La chiesetta di San Michele ad Arcè e la frase misteriosa
Sator arapo tenet opera rotas
questa la frase abbastanza leggibile graffita sull’arco a sesto acuto del portoncino meridionale della chiesetta. Potrebbe significare qualcosa come: “il coltivatore di un piccolo pezzo di terra con la sua opera mantiene le ruote”, laddove le ruote sono quelle del mulino, che gli serve per procurarsi di che vivere.
E’ una frase palindroma, anzi, può costituire una croce palindromica con al centro la parola “tenet”. In realtà è una iscrizione oggetto di frequenti ritrovamenti archeologici, di cui i più noti sono a Pompei.
Il significato è ancora oscuro, nonostante le ipotesi formulate. C’è chi la considera una formula magica, chi interpreta il “sator” (coltivatore) come il seminatore delle parabole evangeliche; Marco Tullio Cicerone usò il termine sator per definire Giove/Zeus.
Santa Messa prefestiva a San Michele
E’ quasi l’ora della Santa Messa prefestiva. Io sono in compagnia degli amici Carla e Giovanni Zollo, che mi hanno accompagnato fino a qui. Giovanni, con la sua consueta affabilità, chiede informazioni a qualche signora del luogo giunta per la Messa: a tutte mi presenta dicendo che sono arrivata apposta da Milano per ammirare la loro chiesa e ciascuna di loro mi regala sorrisi, gentilezza e calore umano.
Rapidamente la chiesina si riempi di altri fedeli, quanti ne può contenere in considerazione degli spazi e delle regole di distanziamento.
Un sacerdote, forse il Parroco, energico e gioviale celebra la Messa durante la quale mi soffermo ad ascoltare il coro dei fedeli che canta come fosse una sola voce e mi colpisce la loro partecipazione sincera, viva e semplice, qualcosa di insolito per me. Al termine una delle signore con cui avevo fatto già conoscenza recita la preghiera a San Michele Arcangelo, un piccolo gesto dedicato a me.
La chiesa
La costruzione risale alla prima metà XII secolo e costituisce un esempio di romanico veneto, come dimostrano i corsi di ciottoli a spina di pesce (ben visibili in facciata) di cui la muratura è costituita.
Qualche rimaneggiamento è poi seguito. L’interno angusto è ad unica navata con tetto a capanna e vi si accede da un ingresso collocato sul lato settentrionale, mentre il portale di facciata non è accessibile.

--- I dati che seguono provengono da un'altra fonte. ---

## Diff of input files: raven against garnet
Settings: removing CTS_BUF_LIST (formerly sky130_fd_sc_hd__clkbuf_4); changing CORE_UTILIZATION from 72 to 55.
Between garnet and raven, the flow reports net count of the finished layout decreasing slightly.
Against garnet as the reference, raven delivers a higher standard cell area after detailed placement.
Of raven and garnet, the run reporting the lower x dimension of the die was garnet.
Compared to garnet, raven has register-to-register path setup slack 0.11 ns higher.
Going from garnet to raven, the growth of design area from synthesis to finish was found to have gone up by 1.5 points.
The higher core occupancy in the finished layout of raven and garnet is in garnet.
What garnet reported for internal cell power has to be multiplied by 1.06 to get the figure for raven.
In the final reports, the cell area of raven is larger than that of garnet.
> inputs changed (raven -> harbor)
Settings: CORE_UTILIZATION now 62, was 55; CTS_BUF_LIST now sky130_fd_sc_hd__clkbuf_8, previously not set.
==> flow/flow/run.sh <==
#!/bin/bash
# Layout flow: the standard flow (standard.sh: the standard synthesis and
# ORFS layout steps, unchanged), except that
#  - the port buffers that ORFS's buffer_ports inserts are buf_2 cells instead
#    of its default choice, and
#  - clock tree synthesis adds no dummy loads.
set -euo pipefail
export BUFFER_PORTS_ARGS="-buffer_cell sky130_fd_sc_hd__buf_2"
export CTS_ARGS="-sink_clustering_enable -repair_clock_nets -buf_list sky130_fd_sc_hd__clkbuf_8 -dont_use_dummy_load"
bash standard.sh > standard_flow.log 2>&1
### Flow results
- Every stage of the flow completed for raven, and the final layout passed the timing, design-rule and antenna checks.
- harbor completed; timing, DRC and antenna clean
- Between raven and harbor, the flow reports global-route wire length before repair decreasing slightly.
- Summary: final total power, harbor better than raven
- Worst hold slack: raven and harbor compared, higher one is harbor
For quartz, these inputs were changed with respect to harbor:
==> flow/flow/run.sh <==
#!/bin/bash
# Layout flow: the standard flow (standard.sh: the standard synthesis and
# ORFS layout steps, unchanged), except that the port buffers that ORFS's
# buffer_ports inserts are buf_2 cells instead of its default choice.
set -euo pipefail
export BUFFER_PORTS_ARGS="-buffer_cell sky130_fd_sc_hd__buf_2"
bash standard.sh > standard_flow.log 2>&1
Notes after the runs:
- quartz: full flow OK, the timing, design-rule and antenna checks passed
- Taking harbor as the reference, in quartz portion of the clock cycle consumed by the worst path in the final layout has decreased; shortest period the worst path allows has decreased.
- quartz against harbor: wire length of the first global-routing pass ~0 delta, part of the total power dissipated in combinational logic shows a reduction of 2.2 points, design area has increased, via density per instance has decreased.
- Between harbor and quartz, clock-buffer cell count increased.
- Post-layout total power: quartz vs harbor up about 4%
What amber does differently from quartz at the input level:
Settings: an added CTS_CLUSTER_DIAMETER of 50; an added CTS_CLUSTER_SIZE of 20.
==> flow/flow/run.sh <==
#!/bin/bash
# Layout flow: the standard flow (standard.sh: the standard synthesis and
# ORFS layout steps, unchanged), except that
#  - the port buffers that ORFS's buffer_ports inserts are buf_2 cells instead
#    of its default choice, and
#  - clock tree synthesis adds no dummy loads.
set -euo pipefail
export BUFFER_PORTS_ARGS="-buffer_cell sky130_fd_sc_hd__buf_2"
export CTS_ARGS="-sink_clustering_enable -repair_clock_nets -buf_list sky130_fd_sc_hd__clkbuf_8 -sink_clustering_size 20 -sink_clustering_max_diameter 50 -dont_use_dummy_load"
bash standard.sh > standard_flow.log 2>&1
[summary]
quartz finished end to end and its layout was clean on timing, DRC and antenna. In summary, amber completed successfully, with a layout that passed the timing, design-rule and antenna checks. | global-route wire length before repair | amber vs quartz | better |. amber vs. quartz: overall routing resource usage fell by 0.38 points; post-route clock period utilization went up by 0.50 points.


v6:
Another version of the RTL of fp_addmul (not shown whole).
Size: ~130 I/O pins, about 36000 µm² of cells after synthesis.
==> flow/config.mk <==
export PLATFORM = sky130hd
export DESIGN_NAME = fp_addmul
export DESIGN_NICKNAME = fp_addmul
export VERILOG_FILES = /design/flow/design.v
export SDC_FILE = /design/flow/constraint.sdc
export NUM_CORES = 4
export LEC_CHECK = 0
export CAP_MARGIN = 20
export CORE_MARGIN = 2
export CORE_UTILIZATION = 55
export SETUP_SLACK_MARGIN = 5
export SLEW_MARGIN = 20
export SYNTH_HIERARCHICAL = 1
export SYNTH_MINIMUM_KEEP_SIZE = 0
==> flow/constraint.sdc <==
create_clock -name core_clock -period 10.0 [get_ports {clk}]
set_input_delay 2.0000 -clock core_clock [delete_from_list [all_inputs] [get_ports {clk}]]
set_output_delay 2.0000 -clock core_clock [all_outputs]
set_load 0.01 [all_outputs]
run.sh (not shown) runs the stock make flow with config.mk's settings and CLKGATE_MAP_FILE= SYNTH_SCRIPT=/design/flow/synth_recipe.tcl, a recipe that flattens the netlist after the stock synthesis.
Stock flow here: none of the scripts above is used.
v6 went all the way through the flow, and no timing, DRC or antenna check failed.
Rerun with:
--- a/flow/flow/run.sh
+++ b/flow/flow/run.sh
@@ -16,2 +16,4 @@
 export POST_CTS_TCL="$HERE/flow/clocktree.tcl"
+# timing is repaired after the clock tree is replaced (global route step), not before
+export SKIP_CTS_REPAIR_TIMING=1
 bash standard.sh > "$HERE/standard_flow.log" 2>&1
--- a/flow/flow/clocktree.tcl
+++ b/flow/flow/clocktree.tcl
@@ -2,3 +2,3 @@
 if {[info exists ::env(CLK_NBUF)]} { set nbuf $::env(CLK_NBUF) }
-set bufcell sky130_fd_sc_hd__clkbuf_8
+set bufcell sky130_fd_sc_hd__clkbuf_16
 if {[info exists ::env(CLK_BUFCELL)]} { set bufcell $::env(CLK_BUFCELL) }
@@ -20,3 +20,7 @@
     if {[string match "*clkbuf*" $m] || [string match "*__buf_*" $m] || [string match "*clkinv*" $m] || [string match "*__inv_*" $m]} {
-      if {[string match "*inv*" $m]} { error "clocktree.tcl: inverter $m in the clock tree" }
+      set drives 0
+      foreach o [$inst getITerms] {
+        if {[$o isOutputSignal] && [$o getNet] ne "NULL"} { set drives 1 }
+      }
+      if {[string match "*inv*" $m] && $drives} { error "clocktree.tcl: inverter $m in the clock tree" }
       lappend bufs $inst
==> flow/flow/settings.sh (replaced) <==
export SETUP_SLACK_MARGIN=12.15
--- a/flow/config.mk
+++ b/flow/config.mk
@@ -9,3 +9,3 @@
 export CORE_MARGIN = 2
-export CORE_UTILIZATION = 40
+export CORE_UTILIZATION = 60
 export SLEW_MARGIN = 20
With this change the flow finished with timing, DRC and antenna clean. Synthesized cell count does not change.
Background: an optimization exercise with open tools, aiming at small area, a short achievable clock period and few clock cycles. Do not read the settings as production practice. Function was not checked in any run shown here: the RTL went through the layout flow alone. The flow treats the clock pin as an ideal source, which a real chip does not have. Power is estimated from default activity; no workload was simulated.

[config.mk]
export PLATFORM = sky130hd
export DESIGN_NAME = MF
export DESIGN_NICKNAME = MF
export VERILOG_FILES = /design/flow/design.v
export SDC_FILE = /design/flow/constraint.sdc
export NUM_CORES = 4
export LEC_CHECK = 0
export ABC_AREA = 1
export CAP_MARGIN = 20
export CORE_MARGIN = 2
export CORE_UTILIZATION = 55
export CTS_BUF_LIST = sky130_fd_sc_hd__clkbuf_16
export CTS_CLUSTER_DIAMETER = 80
export CTS_CLUSTER_SIZE = 30
export SLEW_MARGIN = 20
[constraint.sdc]
create_clock -name core_clock -period 10.0 [get_ports {clk}]
set_input_delay 2.0000 -clock core_clock [delete_from_list [all_inputs] [get_ports {clk}]]
set_output_delay 2.0000 -clock core_clock [all_outputs]
set_load 0.01 [all_outputs]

Sopra al portoncino del lato sud c’è un altro graffito all’interno (all’esterno la scritta di cui sopra) del tutto incomprensibile, forse riferito a un benefattore.
L’immagine dell’Arcangelo campeggia sopra l’altare, con i consueti simboli della bilancia e della lancia, ma indossa una tunica, non ha fogge militari. Non è questa però la rappresentazione micaelica più interessante: occorre superare un varco che dà accesso all’abside, un minuscolo spazio ricavato a fungere da sacrestia.
Sul muro absidale campeggia l’affresco, o quel che ne rimane visibile. Ci dicono appartenere alla scuola di Giotto.
Michele con la destra regge una lancia, intento – si direbbe – a pungolare alcuni dannati (si intravedono delle gambe all’aria…); con la sinistra sostiene un’anima antropomorfa inginocchiata su di un piatto della bilancia. Analogamente, sull’altro piatto scorgiamo un’anima in preghiera.
E’ una tradizionale raffigurazione della psicostasi, cioè la pesatura delle anime, tipico motivo medievale che fa riferimento al giudizio divino.
In questa immagine Michele svolge anche l’altro “ruolo” a lui assegnato, lo psicopompo, per questo accompagna con la mano l’anima al giudizio finale. Mi colpisce un elemento insolito: la bilancia non è sostenuta da Michele (come siamo più spesso abituati a vedere) ma dalla mano divina, raffigurata in alto a destra.